Le perdite continuano a essere gigantesche, amplificate dagli effetti del Covid. La coppia Leogrande commissario e Giancarlo Zeni direttore dopo un anno esatto di nuova gestione ha polverizzato altri 750 milioni di euro tra prestiti, aiuti per il Covid e interessi, con una perdita media di poco meno di 60 milioni al mese. Considerando che la pandemia affliggerà il trasporto aereo ancora chissà per quanto e quindi è praticamente impossibile che i conti almeno nel breve periodo migliorino, per arrivare a fine primavera a inizio estate, come è più realistico dati i tempi tecnici necessari per la partenza, Alitalia per non morire ha quindi bisogno nel frattempo di almeno altri 300 milioni di euro. La metà di questi dovrebbero arrivare dopo l'eventuale via libera dell'Unione europea al prestito Covid, ma mancano ancora 150 milioni.

Per gli stipendi 26 milioni di euro al mese

Lo Stato ci metterà l'ennesima toppa?

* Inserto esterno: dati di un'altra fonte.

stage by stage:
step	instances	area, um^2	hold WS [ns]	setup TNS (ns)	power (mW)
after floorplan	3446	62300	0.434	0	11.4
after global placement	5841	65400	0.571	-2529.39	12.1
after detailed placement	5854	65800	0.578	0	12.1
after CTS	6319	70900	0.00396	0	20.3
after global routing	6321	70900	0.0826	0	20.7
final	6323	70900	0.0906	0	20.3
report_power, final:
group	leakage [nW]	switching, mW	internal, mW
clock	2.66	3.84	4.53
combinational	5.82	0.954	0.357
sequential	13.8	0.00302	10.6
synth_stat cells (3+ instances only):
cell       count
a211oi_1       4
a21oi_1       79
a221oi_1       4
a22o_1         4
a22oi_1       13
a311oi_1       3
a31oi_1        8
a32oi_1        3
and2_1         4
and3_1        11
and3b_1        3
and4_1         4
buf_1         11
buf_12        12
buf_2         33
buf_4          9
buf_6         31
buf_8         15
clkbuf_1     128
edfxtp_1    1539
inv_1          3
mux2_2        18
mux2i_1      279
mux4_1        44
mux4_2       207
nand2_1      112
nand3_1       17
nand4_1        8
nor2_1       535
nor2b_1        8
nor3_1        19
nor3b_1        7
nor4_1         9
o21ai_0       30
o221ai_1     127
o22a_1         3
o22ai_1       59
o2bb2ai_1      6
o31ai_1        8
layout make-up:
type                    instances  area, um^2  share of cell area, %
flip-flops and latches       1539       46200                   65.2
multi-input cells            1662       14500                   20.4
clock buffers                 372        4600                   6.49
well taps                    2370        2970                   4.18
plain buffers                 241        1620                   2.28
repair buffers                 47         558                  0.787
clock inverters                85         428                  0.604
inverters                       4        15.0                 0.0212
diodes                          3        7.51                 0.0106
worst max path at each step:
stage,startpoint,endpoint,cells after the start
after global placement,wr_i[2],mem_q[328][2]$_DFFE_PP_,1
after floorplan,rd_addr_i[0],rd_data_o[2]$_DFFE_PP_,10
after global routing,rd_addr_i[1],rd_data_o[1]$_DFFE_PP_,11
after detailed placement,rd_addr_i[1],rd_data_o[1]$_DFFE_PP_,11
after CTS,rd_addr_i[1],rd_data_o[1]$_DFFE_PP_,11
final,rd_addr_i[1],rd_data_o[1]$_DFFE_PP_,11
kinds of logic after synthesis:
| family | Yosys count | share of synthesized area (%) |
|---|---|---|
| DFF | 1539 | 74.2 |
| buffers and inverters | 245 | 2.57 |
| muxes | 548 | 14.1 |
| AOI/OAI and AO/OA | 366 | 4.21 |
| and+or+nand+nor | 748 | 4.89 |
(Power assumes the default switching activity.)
==> src/rtl/bmorph_in_if.sv <==
// ---------------------------------------------------------------------------
// bmorph_in_if
// Mask pixel channel: valid/ready handshake with kind and pixel bit.
// ---------------------------------------------------------------------------
interface bmorph_in_if;
  logic valid;
  logic ready;
  logic kind;
  logic pixel_on;

  modport source (output valid, output kind, output pixel_on, input ready);
  modport sink   (input valid, input kind, input pixel_on, output ready);
endinterface

==> src/rtl/bmorph_out_if.sv <==
// ---------------------------------------------------------------------------
// bmorph_out_if
// Result pixel channel: valid/ready handshake with result and end of frame.
// ---------------------------------------------------------------------------
interface bmorph_out_if;
  logic valid;
  logic ready;
  logic result_on;
  logic frame_last;

  modport source (output valid, output result_on, output frame_last, input ready);
  modport sink   (input valid, input result_on, input frame_last, output ready);
endinterface

==> src/rtl/binary_morphology_3x3_unit.sv <==
// ---------------------------------------------------------------------------
// binary_morphology_3x3_unit
// 3x3 binary erosion / dilation on a raster-order mask stream.
// ---------------------------------------------------------------------------
// Takes one mask pixel per clock while in_ch.ready is high and returns one
// result pixel per clock, once the window is primed, while out_ch.ready is
// high; results trail the input by image_width + 1 pixels, and image_width + 1
// drain words after the last pixel flush the tail. Pipeline: position/counter
// update and line store read in the accept cycle, window update and result in
// the next, then a 3-word output queue, so a stalled sink does not block the
// input until the queue fills. The two line stores share one 2-bit wide RAM
// (one read, one write per clock). After reset the line stores are zeroed in
// a clearing pass with in_ch.ready low (config writes still taken). Each
// config write holds in_ch.ready low while a bit-serial divider rebuilds the
// output column/row from the raster position for the new width.
// ---------------------------------------------------------------------------
module binary_morphology_3x3_unit (
  input  logic                                clk,
  input  logic                                rst_n,
  bmorph_in_if.sink                           in_ch,
  bmorph_out_if.source                        out_ch,
  input  logic                                cfg_wr_en,
  input  bmorph_pkg::cfg_reg_t                cfg_index,
  input  logic [bmorph_pkg::CFG_DATA_W-1:0]   cfg_wr_data
);
  import bmorph_pkg::*;

  // configuration
  logic [WIDTH_W-1:0]  image_width_r;
  logic [HEIGHT_W-1:0] image_height_r;
  logic                operation_r;
  logic [2:0]          element_shape_r;
  logic [WIDTH_W-1:0]  w_use;
  logic [HEIGHT_W-1:0] h_use;
  logic [POS_W-1:0]    area_m1_r;
  logic [WIDTH_W+HEIGHT_W-1:0] area_full;

  // input position
  logic [COL_W-1:0] in_column_r, in_column_nxt;
  logic [1:0]       in_row_r, in_row_nxt;      // saturates at 2
  logic [POS_W-1:0] out_pos_r;
  logic [COL_W-1:0] ox_r;
  logic [POS_W-1:0] oy_r;

  // line store clear and divider
  logic             clr_active_r;
  logic [COL_W-1:0] clr_addr_r;
  logic             div_busy_r;
  logic [DIV_CNT_W-1:0] div_cnt_r;
  logic [COL_W-1:0] div_rem_r, div_rem_nxt;
  logic [POS_W-1:0] div_dq_r;
  logic [COL_W:0]   div_sh;
  logic             div_ge;

  // accept stage
  logic             in_ready;
  logic             accept, discard, a_take;
  logic             wrap_pre;
  logic [COL_W-1:0] a_c;
  logic [1:0]       a_row1;
  logic             a_emit, a_last;
  logic [COL_W:0]   a_col_inc;
  logic [2:0]       a_xin, a_yin;
  logic [POS_W:0]   oy_ext;
  logic [POS_W:0]   h_ext;
  logic [COL_W:0]   ox_ext;

  // window stage
  logic             b_vld_r;
  logic             b_pix_r;
  logic [COL_W-1:0] b_col_r;
  logic             b_emit_r, b_last_r;
  logic [2:0]       b_xin_r, b_yin_r;
  logic             fwd_r;
  logic [1:0]       fwd_data_r;
  logic [1:0]       ram_q, store_q;
  logic [1:0]       b_wr_data;
  logic [8:0]       window_r, window_nxt;
  logic [8:0]       mask;
  logic             centre, b_result, dil_any;

  // ram port
  logic             ram_we;
  logic [COL_W-1:0] ram_waddr;
  logic [1:0]       ram_wdata;

  // output queue
  result_t               fifo_mem_r [FIFO_DEPTH];
  logic [FIFO_PTR_W-1:0] fifo_wr_r, fifo_rd_r;
  logic [FIFO_PTR_W-1:0] fifo_cnt_r;
  logic                  push, pop;
  logic [FIFO_PTR_W:0]   occupancy;

  function automatic logic [1:0] row_inc(input logic [1:0] r);
    return (r == 2'd0) ? 2'd1 : 2'd2;
  endfunction

  function automatic logic [FIFO_PTR_W-1:0] ptr_inc(input logic [FIFO_PTR_W-1:0] p);
    return (p == FIFO_PTR_W'(FIFO_DEPTH - 1)) ? '0 : p + 1'b1;
  endfunction

  // ---------------------------------------------------------------- config
  always_comb begin
    w_use = image_width_r;
    if (image_width_r < WIDTH_W'(3)) w_use = WIDTH_W'(3);
    if (image_width_r > WIDTH_W'(MAX_WIDTH)) w_use = WIDTH_W'(MAX_WIDTH);
    h_use = image_height_r;
    if (image_height_r < HEIGHT_W'(3)) h_use = HEIGHT_W'(3);
    if (image_height_r > HEIGHT_W'(MAX_HEIGHT)) h_use = HEIGHT_W'(MAX_HEIGHT);
  end

  assign area_full = w_use * h_use;

  always_ff @(posedge clk) begin
    area_m1_r <= POS_W'(area_full - 1'b1);
  end

  always_ff @(posedge clk) begin
    if (!rst_n) begin
      image_width_r   <= WIDTH_RESET;
      image_height_r  <= HEIGHT_RESET;
      operation_r     <= OP_ERODE;
      element_shape_r <= SHAPE_CROSS;
    end else if (cfg_wr_en) begin
      case (cfg_index)
        REG_IMAGE_WIDTH:   image_width_r   <= cfg_wr_data[WIDTH_W-1:0];
        REG_IMAGE_HEIGHT:  image_height_r  <= cfg_wr_data[HEIGHT_W-1:0];
        REG_OPERATION:     operation_r     <= cfg_wr_data[0];
        REG_ELEMENT_SHAPE: element_shape_r <= cfg_wr_data[2:0];
        default: ;
      endcase
    end
  end

  // ---------------------------------------------------------------- clear
  always_ff @(posedge clk) begin
    if (!rst_n) begin
      clr_active_r <= 1'b1;
      clr_addr_r   <= '0;
    end else if (clr_active_r) begin
      clr_addr_r <= clr_addr_r + 1'b1;
      if (clr_addr_r == COL_W'(MAX_WIDTH - 1)) clr_active_r <= 1'b0;
    end
  end

  // ---------------------------------------------------------------- divider
  // out_pos / w_use, one quotient bit per cycle
  assign div_sh      = {div_rem_r, div_dq_r[POS_W-1]};
  assign div_ge      = div_sh >= w_use;
  assign div_rem_nxt = div_ge ? COL_W'(div_sh - w_use) : div_sh[COL_W-1:0];

  always_ff @(posedge clk) begin
    if (!rst_n) begin
      div_busy_r <= 1'b0;
      div_cnt_r  <= '0;
    end else if (cfg_wr_en) begin
      div_busy_r <= 1'b1;
      div_cnt_r  <= DIV_CNT_W'(POS_W);
    end else if (div_busy_r) begin
      if (div_cnt_r == '0) div_busy_r <= 1'b0;
      else div_cnt_r <= div_cnt_r - 1'b1;
    end
  end

  always_ff @(posedge clk) begin
    if (cfg_wr_en) begin
      div_rem_r <= '0;
      div_dq_r  <= out_pos_r;
    end else if (div_busy_r && div_cnt_r != '0) begin
      div_rem_r <= div_rem_nxt;
      div_dq_r  <= {div_dq_r[POS_W-2:0], div_ge};
    end
  end

  // ---------------------------------------------------------------- accept
  assign occupancy = {1'b0, fifo_cnt_r} + (FIFO_PTR_W + 1)'(b_vld_r & b_emit_r);
  assign in_ready  = !clr_active_r && !div_busy_r && (occupancy <= (FIFO_PTR_W + 1)'(2));
  assign in_ch.ready = in_ready;

  assign accept  = in_ch.valid && in_ready;
  assign discard = in_ch.kind && (in_row_r == 2'd0) && (in_column_r == '0);
  assign a_take  = accept && !discard;

  always_comb begin
    wrap_pre  = {1'b0, in_column_r} >= w_use;
    a_c       = wrap_pre ? '0 : in_column_r;
    a_row1    = wrap_pre ? row_inc(in_row_r) : in_row_r;
    a_emit    = (a_row1 == 2'd2) || ((a_row1 == 2'd1) && (a_c != '0));
    a_col_inc = {1'b0, a_c} + 1'b1;
    if (a_col_inc >= w_use) begin
      in_column_nxt = '0;
      in_row_nxt    = row_inc(a_row1);
    end else begin
      in_column_nxt = a_col_inc[COL_W-1:0];
      in_row_nxt    = a_row1;
    end
    a_last = out_pos_r >= area_m1_r;
  end

  // interior tests for the output pixel and its left/right, up/down neighbors
  always_comb begin
    ox_ext   = {1'b0, ox_r};
    oy_ext   = {1'b0, oy_r};
    h_ext    = (POS_W + 1)'(h_use);
    a_xin[0] = ox_r >= COL_W'(2);
    a_xin[1] = (ox_r != '0) && (ox_ext + 2'd2 <= w_use);
    a_xin[2] = ox_ext + 2'd3 <= w_use;
    a_yin[0] = (oy_r >= POS_W'(2)) && (oy_ext + 1'b1 <= h_ext);
    a_yin[1] = (oy_r != '0) && (oy_ext + 2'd2 <= h_ext);
    a_yin[2] = oy_ext + 2'd3 <= h_ext;
  end

  always_ff @(posedge clk) begin
    if (!rst_n) begin
      in_column_r <= '0;
      in_row_r    <= '0;
      out_pos_r   <= '0;
      ox_r        <= '0;
      oy_r        <= '0;
    end else if (div_busy_r) begin
      if (div_cnt_r == '0) begin
        ox_r <= div_rem_r;
        oy_r <= div_dq_r;
      end
    end else if (a_take) begin
      if (a_emit && a_last) begin
        in_column_r <= '0;
        in_row_r    <= '0;
        out_pos_r   <= '0;
        ox_r        <= '0;
        oy_r        <= '0;
      end else begin
        in_column_r <= in_column_nxt;
        in_row_r    <= in_row_nxt;
        if (a_emit) begin
          out_pos_r <= out_pos_r + 1'b1;
          if ({1'b0, ox_r} + 1'b1 >= w_use) begin
            ox_r <= '0;
            oy_r <= oy_r + 1'b1;
          end else begin
            ox_r <= ox_r + 1'b1;
          end
        end
      end
    end
  end

  // ---------------------------------------------------------------- window
  always_ff @(posedge clk) begin
    if (!rst_n) begin
      b_vld_r <= 1'b0;
    end else begin
      b_vld_r <= a_take;
    end
  end

  always_ff @(posedge clk) begin
    if (a_take) begin
      b_pix_r    <= !in_ch.kind && in_ch.pixel_on;
      b_col_r    <= a_c;
      b_emit_r   <= a_emit;
      b_last_r   <= a_last;
      b_xin_r    <= a_xin;
      b_yin_r    <= a_yin;
      // the RAM returns the old entry if the stage ahead writes it now
      fwd_r      <= b_vld_r && (b_col_r == a_c);
      fwd_data_r <= b_wr_data;
    end
  end

  assign store_q   = fwd_r ? fwd_data_r : ram_q;     // {top, mid}
  assign b_wr_data = {store_q[0], b_pix_r};          // top <= mid, mid <= pixel
  assign window_nxt = {b_pix_r, window_r[8:7], store_q[0], window_r[5:4],
                       store_q[1], window_r[2:1]};

  always_ff @(posedge clk) begin
    if (!rst_n) begin
      window_r <= '0;
    end else if (b_vld_r) begin
      window_r <= window_nxt;
    end
  end

  always_comb begin
    mask    = shape_mask(element_shape_r);
    centre  = window_nxt[4];
    dil_any = 1'b0;
    for (int r = 0; r < 3; r++) begin
      for (int c = 0; c < 3; c++) begin
        dil_any = dil_any | (mask[r*3+c] & window_nxt[r*3+c] & b_yin_r[r] & b_xin_r[c]);
      end
    end
    if (operation_r == OP_DILATE) begin
      b_result = centre | dil_any;
    end else if (b_xin_r[1] && b_yin_r[1]) begin
      b_result = centre && ((window_nxt & mask) == mask);
    end else begin
      b_result = centre;
    end
  end

  assign ram_we    = clr_active_r || b_vld_r;
  assign ram_waddr = clr_active_r ? clr_addr_r : b_col_r;
  assign ram_wdata = clr_active_r ? 2'b00 : b_wr_data;

  bmorph_ram #(
    .WIDTH (2),
    .DEPTH (MAX_WIDTH)
  ) u_line_store (
    .clk     (clk),
    .wr_en   (ram_we),
    .wr_addr (ram_waddr),
    .wr_data (ram_wdata),
    .rd_en   (a_take),
    .rd_addr (a_c),
    .rd_data (ram_q)
  );

  // ---------------------------------------------------------------- output queue
  assign push = b_vld_r && b_emit_r;
  assign pop  = out_ch.valid && out_ch.ready;

  always_ff @(posedge clk) begin
    if (!rst_n) begin
      fifo_wr_r  <= '0;
      fifo_rd_r  <= '0;
      fifo_cnt_r <= '0;
    end else begin
      if (push) fifo_wr_r <= ptr_inc(fifo_wr_r);
      if (pop)  fifo_rd_r <= ptr_inc(fifo_rd_r);
      if (push && !pop)      fifo_cnt_r <= fifo_cnt_r + 1'b1;
      else if (pop && !push) fifo_cnt_r <= fifo_cnt_r - 1'b1;
    end
  end

  always_ff @(posedge clk) begin
    if (push) begin
      fifo_mem_r[fifo_wr_r] <= '{result_on: b_result, frame_last: b_last_r};
    end
  end

  assign out_ch.valid      = fifo_cnt_r != '0;
  assign out_ch.result_on  = fifo_mem_r[fifo_rd_r].result_on;
  assign out_ch.frame_last = fifo_mem_r[fifo_rd_r].frame_last;

  // ---------------------------------------------------------------- checks
  a_fifo_no_overflow: assert property (@(posedge clk) disable iff (!rst_n)
    (push && !pop) |-> (fifo_cnt_r != FIFO_PTR_W'(FIFO_DEPTH)))
    else $error("output queue overflow");

  a_frame_restart: assert property (@(posedge clk) disable iff (!rst_n)
    (a_take && a_emit && a_last) |=> (in_column_r == '0 && in_row_r == 2'd0 &&
                                      out_pos_r == '0))
    else $error("frame end did not restart the input position");

  a_col_in_range: assert property (@(posedge clk) disable iff (!rst_n)
    !div_busy_r |-> ({1'b0, ox_r} < w_use))
    else $error("output column outside image width");

endmodule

Quale stratagemma potrà escogitare questa volta per giustificare l'ennesima elargizione di denaro pubblico visto che la commissaria europea alla concorrenza, Margrethe Vestager, segue con un occhio particolarmente attento la vicenda Alitalia con l'obiettivo di evitare che alla compagnia siano erogati aiuti di stato? Nei prossimi mesi Alitalia dovrà continuare a onorare uscite ineludibili, a cominciare proprio dal pagamento degli stipendi. Sono circa 26 milioni di euro che la società deve ogni mese accreditare ai circa 10.600 dipendenti: 18 milioni e mezzo per i lavoratori in servizio, altri 7 e mezzo circa come anticipazioni nei confronti dell'Inps per la cassa integrazione che riguarda l'equivalente di 6.800 persone.

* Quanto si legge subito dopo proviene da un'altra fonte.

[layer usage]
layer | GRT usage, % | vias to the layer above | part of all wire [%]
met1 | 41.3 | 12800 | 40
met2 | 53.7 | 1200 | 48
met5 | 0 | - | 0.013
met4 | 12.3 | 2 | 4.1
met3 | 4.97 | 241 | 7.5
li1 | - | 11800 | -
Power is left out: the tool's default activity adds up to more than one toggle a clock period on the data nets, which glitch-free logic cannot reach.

Solo a quel punto, quando tutte queste tessere di un confuso mosaico saranno più o meno rocambolescamente collocate nella loro giusta posizione, Ita potrà davvero partire. Con un altro bell'assegno di 3 miliardi di euro sotto forma di nuovo capitale da spendere dopo essersi lasciata alle spalle 1 miliardo e 650 milioni circa di soldi pubblici bruciati durante le due gestioni commissariali precedenti a partire da maggio 2017. Novecento milioni di prestiti concessi alla triade commissariale Luigi Gubitosi, Enrico Laghi e Stefano Paleari, altri 400 dati a Leogrande un anno fa, più 145 milioni di interessi non pagati e infine 199 milioni per il Covid.  Al totale saranno infine aggiunti altri 150 milioni se avranno il via libera dell’Europa.

La nuova Ita rulla su una pista accidentata con un piano per molti versi simile a quelli del passato che finora hanno prodotto solo macerie. Messi di fronte a ipotesi di tagli massicci al personale, i sindacati, da quelli confederali al Cub, hanno già manifestato la loro contrarietà al piano. Navaid, sindacato piloti e assistenti di volo in rapida crescita per bocca del presidente, il comandante Danilo Baratti, definisce «ridicolo» il numero di aerei previsto che contrasta con l'obiettivo dichiarato di «rilanciare il paese e creare un ponte verso l'Italia da tutto il mondo». È evidente che tagli drastici al personale e alla flotta prefigurano una nuova compagnia che per l'ennesima volta sarà costretta ad allearsi con qualche grande partner straniero, preferibilmente europeo. Di nuovo Air France o Lufthansa in una specie di estenuante gioco dell'oca.